> WORK ORDER
From first line to last, the records below are to be duplicated exactly.

-------- RECORDED DATA

[config.mk]
export PLATFORM = sky130hd
export DESIGN_NAME = gpio_ports
export DESIGN_NICKNAME = d
export VERILOG_FILES = /design/src/core/gpio_pkg.sv /design/src/core/gpio_sync.sv /design/src/core/gpio_line.sv /design/src/core/gpio_ports.sv
export VERILOG_INCLUDE_DIRS = /design/src /design/src/core
export SDC_FILE = /design/constraint.sdc
export NUM_CORES = 1
export LEC_CHECK = 0
export CORE_MARGIN = 3
export CORE_UTILIZATION = 57
export CTS_CLUSTER_DIAMETER = 40
export DETAILED_ROUTE_END_ITERATION = 8
export DONT_BUFFER_PORTS = 1
export GPL_TIMING_DRIVEN = 1
export PLACE_DENSITY = 0.76
export SYNTH_ARGS = -nofsm -noshare
export SYNTH_HDL_FRONTEND = slang
export SYNTH_HIERARCHICAL = 1
export SYNTH_SLANG_ARGS = --single-unit
[constraint.sdc]
create_clock -name I_REF_CLK -period 2.5 [get_ports I_REF_CLK]
set_input_delay 0.5 -clock I_REF_CLK [delete_from_list [all_inputs] [get_ports I_REF_CLK]]
set_output_delay 0.5 -clock I_REF_CLK [all_outputs]
set_load 0.03 [all_outputs]
[src/core/gpio_cfg.svh]
// Constants for the three bytewise I/O ports.
// Assumes an 8-bit data-space address and 8-bit data.
`ifndef GPIO_CFG_SVH
`define GPIO_CFG_SVH

// ==================================================
// Register addresses in data space
`define GP_PA_LEVEL_ADDR   8'hc0
`define GP_PB_LEVEL_ADDR   8'hc1
`define GP_PC_LEVEL_ADDR   8'hc3
`define GP_PA_DIR_ADDR     8'hc4
`define GP_PB_DIR_ADDR     8'hc5
`define GP_PC_DIR_ADDR     8'hc6
`define GP_PA_CFG_ADDR     8'hcc
`define GP_PB_CFG_ADDR     8'hce
`define GP_PC_CFG_ADDR     8'hcf

// ==================================================
// Lines that exist, that reach the converter, that drive segments
`define GP_PA_MASK         8'hf0
`define GP_PB_MASK         8'hff
`define GP_PC_MASK         8'hff
`define GP_PA_ANALOG_MASK  8'hf0
`define GP_PB_ANALOG_MASK  8'h0f
`define GP_PC_ANALOG_MASK  8'h00
`define GP_PC_SEG_MASK     8'hff

// ==================================================
// Reset values; port C starts in segment mode
`define GP_DIR_RESET       8'h00
`define GP_AB_CFG_RESET    8'h00
`define GP_AB_LEVEL_RESET  8'h00
`define GP_PC_CFG_RESET    8'hff
`define GP_PC_LEVEL_RESET  8'hff
`define GP_RDATA_RESET     8'h00

// ==================================================
// Serial line positions on port B
`define GP_SPI_PORT        1
`define GP_SPI_SCK_BIT     5
`define GP_SPI_SIN_BIT     6
`define GP_SPI_SOUT_BIT    7

`endif

[src/core/gpio_pkg.sv]
// Types and mode decoding shared by the port logic.
// Assumes nothing beyond the cfg header.
package gpio_pkg;

  typedef enum {
    MODE_PULLUP_IN,
    MODE_FLOAT_IN,
    MODE_IRQ_IN,
    MODE_ANALOG_IN,
    MODE_SEGMENT,
    MODE_OPEN_DRAIN,
    MODE_PUSH_PULL
  } line_mode_e;

  typedef enum logic [1:0] {
    TRIG_FALL,
    TRIG_RISE,
    TRIG_LOW
  } trig_e;

  // ==================================================
  // Direction, option and level bit to line mode
  function automatic line_mode_e decode_mode(
    input logic dir,
    input logic cfg,
    input logic lvl,
    input logic analog_ok,
    input logic seg_ok
  );
    line_mode_e m;
    m = MODE_PULLUP_IN;
    if (dir)
      m = cfg ? MODE_PUSH_PULL : MODE_OPEN_DRAIN;
    else
    begin
      case ({cfg, lvl})
        2'h0: m = MODE_PULLUP_IN;
        2'h1: m = MODE_FLOAT_IN;
        2'h2: m = MODE_IRQ_IN;
        2'h3:
        begin
          // Without a segment or converter input the code falls back to a floating input
          if (seg_ok)
            m = MODE_SEGMENT;
          else if (analog_ok)
            m = MODE_ANALOG_IN;
          else
            m = MODE_FLOAT_IN;
        end
        default: m = MODE_PULLUP_IN;
      endcase
    end
    return m;
  endfunction

endpackage

[src/core/gpio_sync.sv]
// Two-flop synchroniser for one byte of pin levels.
// Assumes pins are asynchronous to the core clock.
`timescale 1ns/10ps
module gpio_sync (
  input  wire logic       i_clk,
  input  wire logic       i_nrst,
  input  wire logic [7:0] i_async,
  output logic      [7:0] o_sync
);
  logic [7:0] meta_q;
  logic [7:0] sync_q;

  always_ff @(posedge i_clk)
  begin
    if (!i_nrst)
    begin
      meta_q <= 8'h00;
      sync_q <= 8'h00;
    end
    else
    begin
      meta_q <= i_async;
      sync_q <= meta_q;
    end
  end

  assign o_sync = sync_q;
endmodule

----------------

> ANSWER SECTION
[config.mk]
export PLATFORM = sky130hd
export DESIGN_NAME = gpio_ports
export DESIGN_NICKNAME = d
export VERILOG_FILES = /design/src/core/gpio_pkg.sv /design/src/core/gpio_sync.sv /design/src/core/gpio_line.sv /design/src/core/gpio_ports.sv
export VERILOG_INCLUDE_DIRS = /design/src /design/src/core
export SDC_FILE = /design/constraint.sdc
export NUM_CORES = 1
export LEC_CHECK = 0
export CORE_MARGIN = 3
export CORE_UTILIZATION = 57
export CTS_CLUSTER_DIAMETER = 40
export DETAILED_ROUTE_END_ITERATION = 8
export DONT_BUFFER_PORTS = 1
export GPL_TIMING_DRIVEN = 1
export PLACE_DENSITY = 0.76
export SYNTH_ARGS = -nofsm -noshare
export SYNTH_HDL_FRONTEND = slang
export SYNTH_HIERARCHICAL = 1
export SYNTH_SLANG_ARGS = --single-unit
[constraint.sdc]
create_clock -name I_REF_CLK -period 2.5 [get_ports I_REF_CLK]
set_input_delay 0.5 -clock I_REF_CLK [delete_from_list [all_inputs] [get_ports I_REF_CLK]]
set_output_delay 0.5 -clock I_REF_CLK [all_outputs]
set_load 0.03 [all_outputs]
[src/core/gpio_cfg.svh]
// Constants for the three bytewise I/O ports.
// Assumes an 8-bit data-space address and 8-bit data.
`ifndef GPIO_CFG_SVH
`define GPIO_CFG_SVH

// ==================================================
// Register addresses in data space
`define GP_PA_LEVEL_ADDR   8'hc0
`define GP_PB_LEVEL_ADDR   8'hc1
`define GP_PC_LEVEL_ADDR   8'hc3
`define GP_PA_DIR_ADDR     8'hc4
`define GP_PB_DIR_ADDR     8'hc5
`define GP_PC_DIR_ADDR     8'hc6
`define GP_PA_CFG_ADDR     8'hcc
`define GP_PB_CFG_ADDR     8'hce
`define GP_PC_CFG_ADDR     8'hcf

// ==================================================
// Lines that exist, that reach the converter, that drive segments
`define GP_PA_MASK         8'hf0
`define GP_PB_MASK         8'hff
`define GP_PC_MASK         8'hff
`define GP_PA_ANALOG_MASK  8'hf0
`define GP_PB_ANALOG_MASK  8'h0f
`define GP_PC_ANALOG_MASK  8'h00
`define GP_PC_SEG_MASK     8'hff

// ==================================================
// Reset values; port C starts in segment mode
`define GP_DIR_RESET       8'h00
`define GP_AB_CFG_RESET    8'h00
`define GP_AB_LEVEL_RESET  8'h00
`define GP_PC_CFG_RESET    8'hff
`define GP_PC_LEVEL_RESET  8'hff
`define GP_RDATA_RESET     8'h00

// ==================================================
// Serial line positions on port B
`define GP_SPI_PORT        1
`define GP_SPI_SCK_BIT     5
`define GP_SPI_SIN_BIT     6
`define GP_SPI_SOUT_BIT    7

`endif

[src/core/gpio_pkg.sv]
// Types and mode decoding shared by the port logic.
// Assumes nothing beyond the cfg header.
package gpio_pkg;

  typedef enum {
    MODE_PULLUP_IN,
    MODE_FLOAT_IN,
    MODE_IRQ_IN,
    MODE_ANALOG_IN,
    MODE_SEGMENT,
    MODE_OPEN_DRAIN,
    MODE_PUSH_PULL
  } line_mode_e;

  typedef enum logic [1:0] {
    TRIG_FALL,
    TRIG_RISE,
    TRIG_LOW
  } trig_e;

  // ==================================================
  // Direction, option and level bit to line mode
  function automatic line_mode_e decode_mode(
    input logic dir,
    input logic cfg,
    input logic lvl,
    input logic analog_ok,
    input logic seg_ok
  );
    line_mode_e m;
    m = MODE_PULLUP_IN;
    if (dir)
      m = cfg ? MODE_PUSH_PULL : MODE_OPEN_DRAIN;
    else
    begin
      case ({cfg, lvl})
        2'h0: m = MODE_PULLUP_IN;
        2'h1: m = MODE_FLOAT_IN;
        2'h2: m = MODE_IRQ_IN;
        2'h3:
        begin
          // Without a segment or converter input the code falls back to a floating input
          if (seg_ok)
            m = MODE_SEGMENT;
          else if (analog_ok)
            m = MODE_ANALOG_IN;
          else
            m = MODE_FLOAT_IN;
        end
        default: m = MODE_PULLUP_IN;
      endcase
    end
    return m;
  endfunction

endpackage

[src/core/gpio_sync.sv]
// Two-flop synchroniser for one byte of pin levels.
// Assumes pins are asynchronous to the core clock.
`timescale 1ns/10ps
module gpio_sync (
  input  wire logic       i_clk,
  input  wire logic       i_nrst,
  input  wire logic [7:0] i_async,
  output logic      [7:0] o_sync
);
  logic [7:0] meta_q;
  logic [7:0] sync_q;

  always_ff @(posedge i_clk)
  begin
    if (!i_nrst)
    begin
      meta_q <= 8'h00;
      sync_q <= 8'h00;
    end
    else
    begin
      meta_q <= i_async;
      sync_q <= meta_q;
    end
  end

  assign o_sync = sync_q;
endmodule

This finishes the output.